Considering blank liposomes, microbubbles, and drug might cause cytotoxic action, experiments were designed to investigate their influence on cell viability. Both blank liposomes and microbubble suspension were used at five levels—3%, 6%, 12%, 25%, and 50% (vol/vol) concentration in the final volume—with the insulin used at six concentrations—0.02, 0.2, 2, 5, 10, and 20 IU/mL. Cytotoxicities of liposomes, microbubbles, and drug were evaluated with the 3-(4,5-dimethylthiazol-2-yl)-2,5-diphenyl-2H-tetrazolium bromide (MTT) assay as in our previous study.²⁸ A549 cell suspension (100 μL, 0.5 × 10⁴ cells per well) was seeded to a 96-well cell culture plate (Costar^®, Corning Inc., Corning, NY) and incubated at 37°C in a CO₂ incubator for 24 h. Various concentrations of liposomes, microbubble suspension, and insulin solution were added to the designated wells, mixed thoroughly, and incubated for 1 day; then 50 μL of MTT solution (5 mg/mL) was added into each well, including the cell-free blank wells. Cells were incubated for 4 h at 100% humidity. After 4 h, MTT solution was removed and replaced with 100 μL of dimethyl sulfoxide. The plate was further oscillated for 10 min at room temperature, and the absorbance (A) of each well was determined using a spectrophotometer (model SMP500-13732-UJRK, MDC, Sunnyvale, CA) at a test wavelength of 550 nm. Cell viability was determined with the following formula: Cell viability (%) = (experimental group A value/control group A value) × 100%.

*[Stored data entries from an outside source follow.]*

Context: an optimization exercise on an open-source flow, tuned for small area and a short achievable clock period. The choices shown serve that exercise and are no tape-out recipe.
Function was checked by simulation only, so behaviour that the tests miss may differ from the original.
Power figures rest on the tool's default switching activity, not on a simulated workload.

## compute_in_memory
module compute_in_memory(clk, reset, ld_en, ld_weight, eff_tag, aff_tag, read_en, swap, fifo_empty, busy, req_deq, fired_tag, i_tag, i_out, state_out);
    input clk, reset, swap, fifo_empty, read_en, ld_en;
    input [3:0] fired_tag, i_tag, eff_tag, aff_tag;
    input [7:0] ld_weight;
    output req_deq, busy;
    output [1:0] state_out;
    output [16:0] i_out;
    localparam WAIT_TAG = 2'b00, FETCH_WEIGHT = 2'b01, COMPUTE_I_NEXT = 2'b11, SWAP = 2'b10;
    reg [1:0]  st;
    reg        acc_e;        
    reg        acc_o;        
    reg [15:0] sel_e;        
    reg [15:0] sel_o;        
    reg        busy_r, req_r;
    reg [15:0] rd_oh;        
    reg [16:0] i_out_reg;
    reg [16:0] i_next [0:15];
    reg [16:0] i      [0:15];
    reg [7:0]  w      [0:255];
    assign state_out = st;
    assign req_deq   = req_r;
    assign busy      = busy_r;
    assign i_out     = i_out_reg;
    wire go       = !reset && !ld_en;
    wire do_even  = go && (st == FETCH_WEIGHT);
    wire do_swap  = go && (st == SWAP);
    wire ld_tag   = go && !fifo_empty && (st == WAIT_TAG || st == COMPUTE_I_NEXT);
    reg [1:0] st_nx;
    always @(*) begin
        st_nx = st;
        if (reset)
            st_nx = WAIT_TAG;
        else if (!ld_en) begin
            case (st)
                WAIT_TAG:       st_nx = !fifo_empty ? FETCH_WEIGHT : (swap ? SWAP : WAIT_TAG);
                FETCH_WEIGHT:   st_nx = COMPUTE_I_NEXT;
                COMPUTE_I_NEXT: st_nx = !fifo_empty ? FETCH_WEIGHT : WAIT_TAG;
                SWAP:           st_nx = WAIT_TAG;
            endcase
        end
    end
    always @(posedge clk) begin
        st     <= st_nx;
        busy_r <= (st_nx != WAIT_TAG);
        req_r  <= (st_nx == FETCH_WEIGHT);
    end
    always @(posedge clk) begin
        acc_e  <= do_even;
        acc_o  <= !reset && acc_e;
    end
    integer t;
    always @(posedge clk) begin
  ...
Size: ~7900 cells after synthesis, about 110000 um2 of cells after synthesis.
==> module compute_in_memory, before the edit <==
module compute_in_memory(clk, reset, ld_en, ld_weight, eff_tag, aff_tag, read_en, swap, fifo_empty, busy, req_deq, fired_tag, i_tag, i_out, state_out);
    input clk, reset, swap, fifo_empty, read_en, ld_en;
    input [3:0] fired_tag, i_tag, eff_tag, aff_tag;
    input [7:0] ld_weight;
    output req_deq, busy;
    output [1:0] state_out;
    output [16:0] i_out;
    localparam WAIT_TAG = 2'b00, FETCH_WEIGHT = 2'b01, COMPUTE_I_NEXT = 2'b11, SWAP = 2'b10;
    reg [1:0]  st;
    reg        acc_e;        
    reg        acc_o;        
    reg [15:0] sel_e;        
    reg [15:0] sel_o;        
    reg        busy_r, req_r;
    reg [15:0] rd_oh;        
    reg [16:0] i_out_reg;
    reg [16:0] i_next [0:15];
    reg [16:0] i      [0:15];
    reg [7:0]  w      [0:255];
    assign state_out = st;
    assign req_deq   = req_r;
    assign busy      = busy_r;
    assign i_out     = i_out_reg;
    wire go       = !reset && !ld_en;
    wire do_even  = go && (st == FETCH_WEIGHT);
    wire do_swap  = go && (st == SWAP);
    wire ld_tag   = go && !fifo_empty && (st == WAIT_TAG || st == COMPUTE_I_NEXT);
    reg [1:0] st_nx;
    always @(*) begin
        st_nx = st;
        if (reset)
            st_nx = WAIT_TAG;
        else if (!ld_en) begin
            case (st)
                WAIT_TAG:       st_nx = !fifo_empty ? FETCH_WEIGHT : (swap ? SWAP : WAIT_TAG);
                FETCH_WEIGHT:   st_nx = COMPUTE_I_NEXT;
                COMPUTE_I_NEXT: st_nx = !fifo_empty ? FETCH_WEIGHT : WAIT_TAG;
                SWAP:           st_nx = WAIT_TAG;
            endcase
        end
    end
    always @(posedge clk) begin
        st     <= st_nx;
        busy_r <= (st_nx != WAIT_TAG);
        req_r  <= (st_nx == FETCH_WEIGHT);
    end
    always @(posedge clk) begin
        acc_e  <= do_even;
        acc_o  <= !reset && acc_e;
    end
    integer t;
    always @(posedge clk) begin
        if (ld_tag) begin
            for (t = 0; t < 16; t = t + 1)
                sel_e[t] <= (fired_tag == t);
        end else if (do_even)
            sel_e <= 16'd0;
        sel_o <= do_even ? sel_e : 16'd0;
    end
    reg [15:0] p_row, p_col;
    reg [7:0]  p_d;
    integer u;
    always @(posedge clk) begin
        for (u = 0; u < 16; u = u + 1) begin
            p_row[u] <= reset || (ld_en && (eff_tag == u));
            p_col[u] <= reset || (aff_tag == u);
        end
        p_d   <= ld_weight & {8{!reset}};
    end
    genvar r, c;
    generate
        for (r = 0; r < 16; r = r + 1) begin : wrow
            for (c = 0; c < 16; c = c + 1) begin : wcol
                always @(posedge clk)
                    if (p_row[r] && p_col[c]) w[16*r+c] <= p_d;
            end
        end
    endgenerate
    wire p_row_hit = |(sel_e & p_row);
    wire rot = acc_e || acc_o;      
    wire sw_nr    = do_swap && !rot;
    wire hold_nr  = !reset && !rot && !do_swap;
    wire ihold_nr = !reset && !(do_swap && !rot);
    generate
        for (c = 0; c < 8; c = c + 1) begin : col
            reg [7:0] rowv;
            reg [7:0] row_h;
            reg       sub_h;
            integer k;
            always @(*) begin
                rowv = 8'd0;
                for (k = 0; k < 16; k = k + 1)
                    rowv = rowv | (w[16*k+2*c] & {8{sel_e[k]}}) | (w[16*k+2*c+1] & {8{sel_o[k]}});
                if (p_row_hit && p_col[2*c])
                    rowv = p_d;
            end
            wire sa_nx = rot ? i_next[2*c+1][16] : i_next[2*c][16];
            always @(posedge clk) begin
                row_h <= rowv;
                sub_h <= sa_nx ^ rowv[7];
            end
            wire        take  = !reset && (acc_e || acc_o);
            wire [16:0] r1_ot = (reset || acc_e || acc_o) ? 17'd0 :
                                do_swap ? {i_next[2*c+1][16], 1'b0, i_next[2*c+1][15:1]} :
                                          i_next[2*c+1];
            wire [16:0] r1_d;
            just_add u_add (.a(i_next[2*c]), .b(row_h), .sub(sub_h), .take(take), .other(r1_ot), .d(r1_d));
            always @(posedge clk) begin
                i_next[2*c+1] <= r1_d;
                i_next[2*c]   <= ({17{take}} & i_next[2*c+1]) |
                                 ({17{sw_nr}} & {i_next[2*c][16], 1'b0, i_next[2*c][15:1]}) |
                                 ({17{hold_nr}} & i_next[2*c]);
                i[2*c]        <= ({17{sw_nr}} & i_next[2*c])   | ({17{ihold_nr}} & i[2*c]);
                i[2*c+1]      <= ({17{sw_nr}} & i_next[2*c+1]) | ({17{ihold_nr}} & i[2*c+1]);
            end
        end
    endgenerate
    reg [16:0] iv;
    integer q;
    always @(*) begin
        iv = 17'd0;
        for (q = 0; q < 16; q = q + 1)
            iv = iv | (i[q] & {17{rd_oh[q]}});
    end
    always @(posedge clk) begin
        if (reset) begin
            rd_oh     <= 16'd1;
            i_out_reg <= i[0];
        end else begin
            if (read_en)
                for (q = 0; q < 16; q = q + 1)
                    rd_oh[q] <= (i_tag == q);
            i_out_reg <= iv;
        end
    end
endmodule
Settings: LEC_CHECK=0, CAP_MARGIN=20, CORE_MARGIN=2, CORE_UTILIZATION=75, CTS_CLUSTER_DIAMETER=80, CTS_CLUSTER_SIZE=25, SETUP_SLACK_MARGIN=4.35, SLEW_MARGIN=20, TNS_END_PERCENT=100; clock period 7.0 ns.
run.sh (not shown) runs the stock make flow with config.mk's settings and CLKGATE_MAP_FILE= SYNTH_SCRIPT=/design/flow/synth_recipe.tcl, a recipe that flattens the netlist after the stock synthesis.
The first run produced a layout that fails on capacitance limit.
Edit:
--- a/flow/design.v
+++ b/flow/design.v
@@ -117,11 +117,13 @@
         sel_o <= do_even ? sel_e : 16'd0;
     end
+    reg        p_rst;
     reg [15:0] p_row, p_col;
     reg [7:0]  p_d;
     integer u;
     always @(posedge clk) begin
+        p_rst <= reset;
         for (u = 0; u < 16; u = u + 1) begin
-            p_row[u] <= reset || (ld_en && (eff_tag == u));
-            p_col[u] <= reset || (aff_tag == u);
+            p_row[u] <= !reset && ld_en && (eff_tag == u);
+            p_col[u] <= (aff_tag == u);
         end
         p_d   <= ld_weight & {8{!reset}};
@@ -131,6 +133,7 @@
         for (r = 0; r < 16; r = r + 1) begin : wrow
             for (c = 0; c < 16; c = c + 1) begin : wcol
+                wire we = p_rst || (p_row[r] && p_col[c]);
                 always @(posedge clk)
-                    if (p_row[r] && p_col[c]) w[16*r+c] <= p_d;
+                    if (we) w[16*r+c] <= p_d;
             end
         end
@@ -138,7 +141,4 @@
     wire p_row_hit = |(sel_e & p_row);
     wire rot = acc_e || acc_o;      
-    wire sw_nr    = do_swap && !rot;
-    wire hold_nr  = !reset && !rot && !do_swap;
-    wire ihold_nr = !reset && !(do_swap && !rot);
     generate
         for (c = 0; c < 8; c = c + 1) begin : col
@@ -167,9 +167,15 @@
             always @(posedge clk) begin
                 i_next[2*c+1] <= r1_d;
-                i_next[2*c]   <= ({17{take}} & i_next[2*c+1]) |
-                                 ({17{sw_nr}} & {i_next[2*c][16], 1'b0, i_next[2*c][15:1]}) |
-                                 ({17{hold_nr}} & i_next[2*c]);
-                i[2*c]        <= ({17{sw_nr}} & i_next[2*c])   | ({17{ihold_nr}} & i[2*c]);
-                i[2*c+1]      <= ({17{sw_nr}} & i_next[2*c+1]) | ({17{ihold_nr}} & i[2*c+1]);
+                if (reset) begin
+                    i_next[2*c]   <= 17'd0;
+                    i[2*c]        <= 17'd0;
+                    i[2*c+1]      <= 17'd0;
+                end else if (acc_e || acc_o) begin
+                    i_next[2*c]   <= i_next[2*c+1];
+                end else if (do_swap) begin
+                    i_next[2*c]   <= {i_next[2*c][16], 1'b0, i_next[2*c][15:1]};
+                    i[2*c]        <= i_next[2*c];
+                    i[2*c+1]      <= i_next[2*c+1];
+                end
             end
         end
The changed run produced a clean layout.
Via count increases by about 3.2%.
Critical path depth decreases by 2.
Hold slack gets better by 0.012 ns.
Non-clock buffer count increases by 22.
Clock-buffer cell count increases by 6.
Wire length increases by about 2%.
Combinational power increases by about 5%.
Maximum frequency increases by 6.0%.
Synthesized area increases by about 1.7%.
Final area increases by 2.0%.
First-iteration DRC count decreases by 1.6%.

-- separate check: timing with driven ports --
In the flow no input, the clock included, has a driving cell. The finished layouts below were timed again as built, in two steps.
Step 1 assumes that a clkbuf_16 drives the clock port and a buf_2 every other input.
Step 2 moves the port delays by t, midway between the first and last clock arrival at a register: inputs arrive t later, outputs are due t later. That takes back most of the time a late clock gives input paths.
a / b / c = ideal ports / drivers / drivers and shift; a / b = the first two.
run | t (ns) | slack for setup (ns) | worst setup path after step 2 | worst register clock-pin slew, ns
the first run | 0.888 | 4.100 / 4.100 / 3.505 | input to register | 0.10 / 0.10
the second run | 0.882 | 4.265 / 4.261 / 3.532 | input to register | 0.10 / 0.10
For the second run, which loses most, drivers alone change the setup slack by -0.004 ns; drivers and shift together by -0.733 ns.
This design comes from an exercise in tuning for small area, a short achievable clock period and few clock cycles on the open sky130 flow, not from production work.
Where RTL was checked, it was by simulation tests only, not by an equivalence proof against the original.

## north
==> flow/design.v (excerpt) <==
module interpolation (
    input           clk,
    input           RST,
    input           START,
    input   [5:0]   H0,
    input   [5:0]   V0,
    input   [3:0]   SW,
    input   [3:0]   SH,
    output          REN,
    input   [7:0]   R_DATA,
    output  [11:0]  ADDR,
    output  [7:0]   O_DATA,
    output          O_VALID
);
Size: about 190 flip-flops.
clock: 12.0 ns
lec_check: 0
cap_margin: 20
core_margin: 2
core_utilization: 40
cts_buf_list: sky130_fd_sc_hd__clkbuf_8
cts_cluster_size: 22
place_density: 0.6
slew_margin: 20
standard.sh (not shown) runs the stock make flow with config.mk's settings and CLKGATE_MAP_FILE= SYNTH_SCRIPT=/design/flow/synth_recipe.tcl, a recipe that flattens the netlist after the stock synthesis.
==> flow/flow/run.sh <==
#!/bin/bash
# The standard layout, with repair_timing aiming below the clock period and
# port buffers of the smallest buffer cell.
set -euo pipefail
bash standard.sh SETUP_SLACK_MARGIN=8.6 "BUFFER_PORTS_ARGS=-buffer_cell sky130_fd_sc_hd__buf_1"  finish > flow_standard.log 2>&1
north closes out successfully: all stages finished, all timing, DRC and antenna checks passed.
Background: an optimization exercise with open tools, aiming at small area. Do not read the settings as production practice.
Only simulation tests tie the RTL to the original design; equivalence was not proved.
Power is estimated from default activity; no workload was simulated.

`flow/constraint.sdc`:
```
create_clock -name core_clock -period 12.0 [get_ports {clock}]
set_input_delay 2.4000 -clock core_clock [delete_from_list [all_inputs] [get_ports {clock}]]
set_output_delay 2.4000 -clock core_clock [all_outputs]
set_load 0.01 [all_outputs]
```
`flow/config.mk`:
```
export PLATFORM = sky130hd
export DESIGN_NAME = Pong
export DESIGN_NICKNAME = Pong
export VERILOG_FILES = /design/flow/design.v
export SDC_FILE = /design/flow/constraint.sdc
export NUM_CORES = 4
export LEC_CHECK = 0
export CAP_MARGIN = 20
export CORE_MARGIN = 2
export CORE_UTILIZATION = 40
export SLEW_MARGIN = 20
```
`flow/flow/run.sh`:
```
#!/bin/bash
# Layout flow: the standard layout (standard.sh, all ORFS steps and settings)
# with these changes:
#  - synthesis: the final ABC technology mapping uses the area-oriented script
#    flow/area.abc (3 minutes of &deepsyn, then area mapping) instead of ORFS's; the rest of synth_recipe.tcl is unchanged,
#    so the registers are the standard synthesis's;
#  - port buffering uses the smallest buffer cell (sky130_fd_sc_hd__buf_1);
#  - adders are left to ABC (ADDER_MAP_FILE empty) instead of being mapped to
#    half/full adder cells before it;
#  - clock tree: clkbuf_8 buffers and no dummy loads (CTS_ARGS).
# The make output goes to flow_make.log; ORFS writes each step's log under orfs/logs.
set -euo pipefail
W=$(pwd)
cat "$W/flow/abc_override.tcl" "$W/synth_recipe.tcl" > "$W/area_synth.tcl"
export AREA_ABC_SCRIPT="$W/flow/area.abc"
sed -e "s#SYNTH_SCRIPT=[^ ]*#SYNTH_SCRIPT=$W/area_synth.tcl 'BUFFER_PORTS_ARGS=-buffer_cell sky130_fd_sc_hd__buf_1' ADDER_MAP_FILE= 'CTS_ARGS=-sink_clustering_enable -repair_clock_nets -buf_list sky130_fd_sc_hd__clkbuf_8 -dont_use_dummy_load'#" \
    "$W/standard.sh" > "$W/area_standard.sh"
bash "$W/area_standard.sh" > "$W/flow_make.log" 2>&1
test -s "$W/out/final.def"
```
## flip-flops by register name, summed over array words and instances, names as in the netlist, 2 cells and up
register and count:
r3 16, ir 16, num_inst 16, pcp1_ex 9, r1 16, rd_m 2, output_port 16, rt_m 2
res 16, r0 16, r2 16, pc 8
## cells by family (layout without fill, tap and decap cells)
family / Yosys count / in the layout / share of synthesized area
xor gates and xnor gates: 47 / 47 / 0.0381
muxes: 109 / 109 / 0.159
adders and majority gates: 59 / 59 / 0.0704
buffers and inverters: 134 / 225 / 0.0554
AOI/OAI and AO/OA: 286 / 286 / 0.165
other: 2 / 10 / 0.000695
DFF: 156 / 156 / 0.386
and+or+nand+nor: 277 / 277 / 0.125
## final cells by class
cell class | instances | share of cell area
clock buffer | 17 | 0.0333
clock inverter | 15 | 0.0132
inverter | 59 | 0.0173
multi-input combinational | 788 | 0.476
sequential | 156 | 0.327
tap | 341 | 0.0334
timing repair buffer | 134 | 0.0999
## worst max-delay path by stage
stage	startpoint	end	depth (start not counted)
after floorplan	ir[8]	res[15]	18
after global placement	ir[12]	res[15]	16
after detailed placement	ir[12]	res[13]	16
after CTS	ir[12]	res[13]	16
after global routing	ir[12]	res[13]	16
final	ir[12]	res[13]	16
This design comes from an exercise in tuning for small area on the open sky130 flow, not from production work.
Only simulation tests tie the RTL to the original design; equivalence was not proved.
No activity file was given, so power comes from the tool's default toggle rates.

### flow/constraint.sdc
create_clock -name core_clock -period 10.0 [get_ports {clk}]
set_input_delay 2.0000 -clock core_clock [delete_from_list [all_inputs] [get_ports {clk}]]
set_output_delay 2.0000 -clock core_clock [all_outputs]
set_load 0.01 [all_outputs]
### flow/config.mk
export PLATFORM = sky130hd
export DESIGN_NAME = top
export DESIGN_NICKNAME = top
export VERILOG_FILES = /design/flow/design.v
export SDC_FILE = /design/flow/constraint.sdc
export NUM_CORES = 4
export LEC_CHECK = 0
export CAP_MARGIN = 20
export CORE_MARGIN = 2
export CORE_UTILIZATION = 40
export SLEW_MARGIN = 20
### flow/design.v
`timescale 1ns / 1ps
module clock_dividers(
    input wire clk,
    input wire reset,
    output wire one_hz_tick,
    output wire refresh_tick
);
    localparam ONE_HZ_HALF  = 400;
    localparam REFRESH_HALF = 35;
    reg one_hz_clk_reg;
    reg refresh_clk_reg;
    reg [31:0] one_hz_counter;
    reg [31:0] refresh_counter;
    always @ (posedge(clk))
    begin
    if(reset == 1'b1)
        begin
            one_hz_counter <= 32'b0;
            one_hz_clk_reg <= 1'b0;
        end
        else if(one_hz_counter == ONE_HZ_HALF - 1)
        begin
            one_hz_counter <= 32'b0;
            one_hz_clk_reg <= ~one_hz_clk_reg;
        end
        else
        begin
            one_hz_counter <= one_hz_counter + 32'b1;
            one_hz_clk_reg <= one_hz_clk_reg;
        end
    end
    always @ (posedge(clk))
    begin
        if(reset == 1'b1)
        begin
            refresh_counter <= 32'b0;
            refresh_clk_reg <= 1'b0;
        end
      else if(refresh_counter == REFRESH_HALF - 1)
        begin
            refresh_counter <= 32'b0;
            refresh_clk_reg <= ~refresh_clk_reg;
        end
        else
        begin
            refresh_counter <= refresh_counter + 32'b1;
            refresh_clk_reg <= refresh_clk_reg;
        end
    end
    assign one_hz_tick  = (one_hz_counter == ONE_HZ_HALF - 1) && !one_hz_clk_reg;
    assign refresh_tick = (refresh_counter == REFRESH_HALF - 1) && !refresh_clk_reg;
endmodule
module debouncer (
    input wire clk,
    input wire ce,
    input wire reset,
    input wire raw_signal,
    output wire debounced_signal
);
reg [1:0] debounce_state;  
always @(posedge clk) begin
    if (reset) begin
        debounce_state <= 2'b00;  
    end else if (ce) begin
        case (debounce_state)
            2'b00: if (raw_signal) debounce_state <= 2'b01;  
            2'b01: if (raw_signal) debounce_state <= 2'b10;
            2'b10: if (!raw_signal) debounce_state <= 2'b00;  
            default: debounce_state <= 2'b00;
        endcase
    end
end
assign debounced_signal = (debounce_state == 2'b10);
endmodule
module grid_controller(
    input clk, ce, reset,
    input up, down, left, right,
    output reg [35:0] grid
);
reg [2:0] x_pos, y_pos;
always @(posedge clk) begin
    if (reset) begin
        x_pos <= 3'b000;
        y_pos <= 3'b000;
        grid <= 36'b1;
    end else if (ce) begin
        if (up && y_pos > 0) y_pos <= y_pos - 1;
        if (down && y_pos < 5) y_pos <= y_pos + 1;
        if (left && x_pos > 0) x_pos <= x_pos - 1;
        if (right && x_pos < 5) x_pos <= x_pos + 1;
        grid <= 36'b0;
        grid[(y_pos * 6) + x_pos] <= 1'b1;
    end
end
endmodule
module grid_attack(
    input clk,
    input ce,
    input reset,
    input attack,
    input [35:0] cursor,
    input [35:0] ships,
    output reg [35:0] grid_state,
    output reg [14:0] lives
);
always @(posedge clk) begin
    if (reset) begin
        grid_state <= 36'b0;
        lives <= 15'b111111111111111;
    end else if (ce && attack && lives > 0) begin
        grid_state <= grid_state | cursor;
         if ((ships & cursor) == 0) begin
            lives <= lives << 1;
         end
    end
end
endmodule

Insulin cellular uptake study

Based on the toxicity study results, an insulin concentration of 2 IU/mL was used in the drug cellular uptake study. Insulin permeation into A549 cells was performed in 24-well cell culture plates (Costar Inc.) in which cell suspension (300 μL, 8 × 10⁵ cells per well) was previously seeded. After cells were incubated for 24 h, 100 μL of 2 IU/mL insulin solution in Dulbecco's modified Eagle's medium, insulin–liposome mixture, and insulin–microbubble mixture was added, respectively. The medium was removed at different intervals (0, 30, 60, 90, 120, 180, and 240 min), and cells were washed four times with phosphate-buffered saline at 4°C. Cells were than resuspended and digested by incubation with 500 μL of 0.1% Triton X-100 overnight at 4°C. This mixture was filtered (pore size, 0.45 μm), and the content of insulin uptake into the cells was determined by electrochemiluminescence immunoassay.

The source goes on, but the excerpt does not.